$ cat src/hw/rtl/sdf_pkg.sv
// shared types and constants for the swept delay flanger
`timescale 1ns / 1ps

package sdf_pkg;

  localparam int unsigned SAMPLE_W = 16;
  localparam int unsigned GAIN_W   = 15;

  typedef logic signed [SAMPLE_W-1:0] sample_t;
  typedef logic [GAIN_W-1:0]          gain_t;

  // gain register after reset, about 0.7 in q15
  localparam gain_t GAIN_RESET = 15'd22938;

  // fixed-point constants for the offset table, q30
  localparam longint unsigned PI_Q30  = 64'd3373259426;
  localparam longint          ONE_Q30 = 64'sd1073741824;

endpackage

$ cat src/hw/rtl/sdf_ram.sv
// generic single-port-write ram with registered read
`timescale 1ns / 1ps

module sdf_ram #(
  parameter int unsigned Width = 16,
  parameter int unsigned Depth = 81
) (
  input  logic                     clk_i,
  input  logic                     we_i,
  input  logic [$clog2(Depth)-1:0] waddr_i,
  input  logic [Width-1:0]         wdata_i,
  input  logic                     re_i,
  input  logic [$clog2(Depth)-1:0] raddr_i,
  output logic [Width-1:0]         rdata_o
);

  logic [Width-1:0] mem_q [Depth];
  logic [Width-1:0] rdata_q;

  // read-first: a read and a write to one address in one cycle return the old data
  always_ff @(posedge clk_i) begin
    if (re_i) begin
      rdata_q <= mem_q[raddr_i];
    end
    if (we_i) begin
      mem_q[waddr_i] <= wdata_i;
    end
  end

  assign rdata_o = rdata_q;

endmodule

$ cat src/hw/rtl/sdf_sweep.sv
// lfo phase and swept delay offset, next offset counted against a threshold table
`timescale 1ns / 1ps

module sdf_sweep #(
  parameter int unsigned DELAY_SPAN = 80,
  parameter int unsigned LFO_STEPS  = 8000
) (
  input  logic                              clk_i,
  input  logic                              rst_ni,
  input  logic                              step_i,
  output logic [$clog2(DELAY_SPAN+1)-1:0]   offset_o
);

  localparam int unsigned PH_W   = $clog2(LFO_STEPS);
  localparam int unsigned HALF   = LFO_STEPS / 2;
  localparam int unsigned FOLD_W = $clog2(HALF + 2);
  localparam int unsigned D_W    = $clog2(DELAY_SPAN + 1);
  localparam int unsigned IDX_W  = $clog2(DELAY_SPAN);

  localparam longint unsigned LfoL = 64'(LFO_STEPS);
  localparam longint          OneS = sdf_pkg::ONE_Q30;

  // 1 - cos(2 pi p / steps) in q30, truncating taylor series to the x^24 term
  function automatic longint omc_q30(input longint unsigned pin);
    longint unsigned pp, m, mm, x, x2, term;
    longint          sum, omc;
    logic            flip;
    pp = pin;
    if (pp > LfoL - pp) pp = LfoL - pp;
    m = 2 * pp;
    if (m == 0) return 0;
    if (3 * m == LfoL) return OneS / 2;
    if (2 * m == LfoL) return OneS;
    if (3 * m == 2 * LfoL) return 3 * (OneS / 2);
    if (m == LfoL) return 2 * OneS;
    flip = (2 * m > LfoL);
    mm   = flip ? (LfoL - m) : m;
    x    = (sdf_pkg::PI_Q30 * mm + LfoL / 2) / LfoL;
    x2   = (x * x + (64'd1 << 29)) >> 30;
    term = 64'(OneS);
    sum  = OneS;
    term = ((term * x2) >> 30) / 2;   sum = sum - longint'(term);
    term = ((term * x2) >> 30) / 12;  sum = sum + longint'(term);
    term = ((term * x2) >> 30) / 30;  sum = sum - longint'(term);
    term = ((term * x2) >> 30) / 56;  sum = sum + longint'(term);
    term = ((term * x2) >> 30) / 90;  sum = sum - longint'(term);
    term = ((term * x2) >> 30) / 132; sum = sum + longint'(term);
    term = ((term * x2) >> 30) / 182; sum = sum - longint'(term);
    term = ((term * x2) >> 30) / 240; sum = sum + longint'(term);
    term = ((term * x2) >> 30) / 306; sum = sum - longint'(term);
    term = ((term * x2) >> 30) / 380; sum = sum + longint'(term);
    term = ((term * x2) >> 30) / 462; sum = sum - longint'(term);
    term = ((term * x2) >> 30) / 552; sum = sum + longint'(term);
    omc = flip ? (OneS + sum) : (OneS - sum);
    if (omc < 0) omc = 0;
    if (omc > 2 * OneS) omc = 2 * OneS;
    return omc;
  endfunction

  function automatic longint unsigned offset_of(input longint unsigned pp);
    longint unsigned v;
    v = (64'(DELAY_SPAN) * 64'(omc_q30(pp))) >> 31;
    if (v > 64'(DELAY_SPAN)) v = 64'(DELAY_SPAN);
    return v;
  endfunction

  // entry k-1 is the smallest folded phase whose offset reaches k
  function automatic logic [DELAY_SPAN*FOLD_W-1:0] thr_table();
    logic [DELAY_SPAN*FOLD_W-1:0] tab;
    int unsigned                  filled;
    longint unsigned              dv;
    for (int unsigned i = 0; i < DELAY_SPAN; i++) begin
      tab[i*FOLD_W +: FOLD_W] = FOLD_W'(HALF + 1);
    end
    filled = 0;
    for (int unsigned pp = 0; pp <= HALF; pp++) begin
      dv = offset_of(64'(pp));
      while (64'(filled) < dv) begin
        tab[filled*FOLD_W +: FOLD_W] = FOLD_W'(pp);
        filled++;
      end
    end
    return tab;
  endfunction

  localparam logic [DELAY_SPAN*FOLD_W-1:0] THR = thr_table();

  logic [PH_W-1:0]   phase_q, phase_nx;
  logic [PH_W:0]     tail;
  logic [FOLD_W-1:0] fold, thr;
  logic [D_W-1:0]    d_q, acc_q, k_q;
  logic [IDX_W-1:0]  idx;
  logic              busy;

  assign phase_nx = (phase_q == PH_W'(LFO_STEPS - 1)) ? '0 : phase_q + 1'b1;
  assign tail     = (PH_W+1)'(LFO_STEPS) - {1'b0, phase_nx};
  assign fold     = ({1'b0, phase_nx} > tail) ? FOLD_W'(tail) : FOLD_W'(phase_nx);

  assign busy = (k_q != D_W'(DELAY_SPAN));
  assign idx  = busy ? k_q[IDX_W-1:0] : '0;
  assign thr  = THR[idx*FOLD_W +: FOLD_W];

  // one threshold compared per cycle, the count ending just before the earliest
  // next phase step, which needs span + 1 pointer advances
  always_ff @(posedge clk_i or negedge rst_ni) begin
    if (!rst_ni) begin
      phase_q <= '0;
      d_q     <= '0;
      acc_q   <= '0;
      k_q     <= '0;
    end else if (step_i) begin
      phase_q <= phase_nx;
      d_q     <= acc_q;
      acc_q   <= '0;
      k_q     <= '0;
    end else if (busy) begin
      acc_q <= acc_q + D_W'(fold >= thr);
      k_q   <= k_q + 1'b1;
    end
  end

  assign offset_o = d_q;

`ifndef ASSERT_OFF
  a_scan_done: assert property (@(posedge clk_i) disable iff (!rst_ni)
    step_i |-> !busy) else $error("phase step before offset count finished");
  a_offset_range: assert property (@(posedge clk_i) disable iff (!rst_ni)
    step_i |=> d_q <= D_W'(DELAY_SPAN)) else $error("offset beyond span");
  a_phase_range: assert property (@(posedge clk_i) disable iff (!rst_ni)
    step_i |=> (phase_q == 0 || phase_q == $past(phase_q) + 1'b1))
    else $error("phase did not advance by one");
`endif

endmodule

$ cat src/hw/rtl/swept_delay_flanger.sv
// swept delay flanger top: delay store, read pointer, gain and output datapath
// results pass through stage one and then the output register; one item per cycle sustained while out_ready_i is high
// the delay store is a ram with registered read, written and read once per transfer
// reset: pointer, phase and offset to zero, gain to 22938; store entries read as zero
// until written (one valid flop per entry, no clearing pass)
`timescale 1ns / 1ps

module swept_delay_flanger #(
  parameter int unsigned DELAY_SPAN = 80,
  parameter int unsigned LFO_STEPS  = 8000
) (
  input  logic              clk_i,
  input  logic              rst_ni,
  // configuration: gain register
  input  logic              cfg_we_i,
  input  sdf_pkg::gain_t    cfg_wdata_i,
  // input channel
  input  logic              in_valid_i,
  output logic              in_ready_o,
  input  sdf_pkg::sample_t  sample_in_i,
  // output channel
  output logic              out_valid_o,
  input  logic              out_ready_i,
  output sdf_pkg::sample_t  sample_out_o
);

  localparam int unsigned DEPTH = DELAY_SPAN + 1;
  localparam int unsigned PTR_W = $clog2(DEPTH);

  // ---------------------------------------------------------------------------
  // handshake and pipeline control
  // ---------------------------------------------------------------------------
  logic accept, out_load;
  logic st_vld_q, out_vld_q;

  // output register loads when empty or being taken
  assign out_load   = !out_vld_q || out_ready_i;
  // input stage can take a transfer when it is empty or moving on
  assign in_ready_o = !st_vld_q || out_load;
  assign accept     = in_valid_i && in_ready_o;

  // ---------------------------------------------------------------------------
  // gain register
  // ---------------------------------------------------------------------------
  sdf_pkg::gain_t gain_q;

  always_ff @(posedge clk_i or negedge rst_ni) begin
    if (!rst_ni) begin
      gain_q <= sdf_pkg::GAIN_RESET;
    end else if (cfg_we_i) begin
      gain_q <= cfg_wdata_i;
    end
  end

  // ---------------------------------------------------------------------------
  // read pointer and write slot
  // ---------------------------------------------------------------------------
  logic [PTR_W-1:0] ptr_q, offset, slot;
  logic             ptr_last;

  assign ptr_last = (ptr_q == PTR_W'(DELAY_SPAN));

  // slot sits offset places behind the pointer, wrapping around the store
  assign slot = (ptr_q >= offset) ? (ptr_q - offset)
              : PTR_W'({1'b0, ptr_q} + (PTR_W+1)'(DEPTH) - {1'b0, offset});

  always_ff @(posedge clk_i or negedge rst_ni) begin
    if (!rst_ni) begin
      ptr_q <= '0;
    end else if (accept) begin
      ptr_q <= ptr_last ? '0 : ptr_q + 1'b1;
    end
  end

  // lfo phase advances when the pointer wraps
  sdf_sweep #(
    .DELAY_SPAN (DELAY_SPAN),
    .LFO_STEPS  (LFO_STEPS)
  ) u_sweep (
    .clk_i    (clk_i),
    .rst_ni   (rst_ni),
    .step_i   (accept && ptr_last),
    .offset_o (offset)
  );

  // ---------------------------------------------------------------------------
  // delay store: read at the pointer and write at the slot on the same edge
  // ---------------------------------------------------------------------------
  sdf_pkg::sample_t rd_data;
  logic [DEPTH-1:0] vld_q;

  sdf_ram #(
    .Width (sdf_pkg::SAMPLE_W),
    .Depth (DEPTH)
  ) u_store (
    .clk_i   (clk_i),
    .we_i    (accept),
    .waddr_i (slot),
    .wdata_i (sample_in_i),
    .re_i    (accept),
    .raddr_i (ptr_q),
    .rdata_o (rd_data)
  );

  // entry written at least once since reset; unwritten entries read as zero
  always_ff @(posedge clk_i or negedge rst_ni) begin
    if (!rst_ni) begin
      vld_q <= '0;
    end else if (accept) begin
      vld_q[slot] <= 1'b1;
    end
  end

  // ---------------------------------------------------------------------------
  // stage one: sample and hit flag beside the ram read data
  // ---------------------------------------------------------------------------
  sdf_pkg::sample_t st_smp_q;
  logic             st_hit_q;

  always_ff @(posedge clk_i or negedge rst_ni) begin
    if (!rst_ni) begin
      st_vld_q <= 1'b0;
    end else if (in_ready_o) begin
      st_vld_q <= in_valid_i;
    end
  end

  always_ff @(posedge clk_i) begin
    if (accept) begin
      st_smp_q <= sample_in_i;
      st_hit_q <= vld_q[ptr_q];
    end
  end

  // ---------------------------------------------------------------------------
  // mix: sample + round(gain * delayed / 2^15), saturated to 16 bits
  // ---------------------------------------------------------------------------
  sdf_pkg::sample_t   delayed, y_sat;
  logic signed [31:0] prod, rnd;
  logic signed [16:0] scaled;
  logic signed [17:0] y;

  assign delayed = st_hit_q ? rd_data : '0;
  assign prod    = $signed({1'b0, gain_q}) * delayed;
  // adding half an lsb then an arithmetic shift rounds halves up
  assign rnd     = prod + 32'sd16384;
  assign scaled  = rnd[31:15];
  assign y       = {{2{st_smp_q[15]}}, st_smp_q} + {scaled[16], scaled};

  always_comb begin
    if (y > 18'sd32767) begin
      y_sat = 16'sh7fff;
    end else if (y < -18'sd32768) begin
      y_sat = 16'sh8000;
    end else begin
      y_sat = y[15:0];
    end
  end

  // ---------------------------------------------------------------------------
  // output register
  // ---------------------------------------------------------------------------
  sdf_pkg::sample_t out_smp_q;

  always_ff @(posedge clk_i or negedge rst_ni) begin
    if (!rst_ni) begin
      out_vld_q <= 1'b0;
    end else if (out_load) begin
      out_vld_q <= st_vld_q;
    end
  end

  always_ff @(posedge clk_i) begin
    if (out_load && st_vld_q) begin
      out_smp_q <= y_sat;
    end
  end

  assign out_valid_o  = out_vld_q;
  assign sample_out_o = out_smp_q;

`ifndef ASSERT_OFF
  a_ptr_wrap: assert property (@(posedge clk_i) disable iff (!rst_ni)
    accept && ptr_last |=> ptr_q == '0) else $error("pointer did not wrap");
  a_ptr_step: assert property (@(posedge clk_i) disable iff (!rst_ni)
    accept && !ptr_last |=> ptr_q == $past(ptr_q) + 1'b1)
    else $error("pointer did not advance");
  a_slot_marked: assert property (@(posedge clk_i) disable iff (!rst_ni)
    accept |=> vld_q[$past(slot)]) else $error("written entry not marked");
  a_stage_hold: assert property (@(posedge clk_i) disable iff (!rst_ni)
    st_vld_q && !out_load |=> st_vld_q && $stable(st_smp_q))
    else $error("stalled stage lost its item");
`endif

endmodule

## Exercise goal
Look back at the entries above. Retype the line with "phase_q <= phase_nx;", the line with "and output datapath", and all lines in between.

## Task answer
      phase_q <= phase_nx;
      d_q     <= acc_q;
      acc_q   <= '0;
      k_q     <= '0;
    end else if (busy) begin
      acc_q <= acc_q + D_W'(fold >= thr);
      k_q   <= k_q + 1'b1;
    end
  end

  assign offset_o = d_q;

`ifndef ASSERT_OFF
  a_scan_done: assert property (@(posedge clk_i) disable iff (!rst_ni)
    step_i |-> !busy) else $error("phase step before offset count finished");
  a_offset_range: assert property (@(posedge clk_i) disable iff (!rst_ni)
    step_i |=> d_q <= D_W'(DELAY_SPAN)) else $error("offset beyond span");
  a_phase_range: assert property (@(posedge clk_i) disable iff (!rst_ni)
    step_i |=> (phase_q == 0 || phase_q == $past(phase_q) + 1'b1))
    else $error("phase did not advance by one");
`endif

endmodule

$ cat src/hw/rtl/swept_delay_flanger.sv
// swept delay flanger top: delay store, read pointer, gain and output datapath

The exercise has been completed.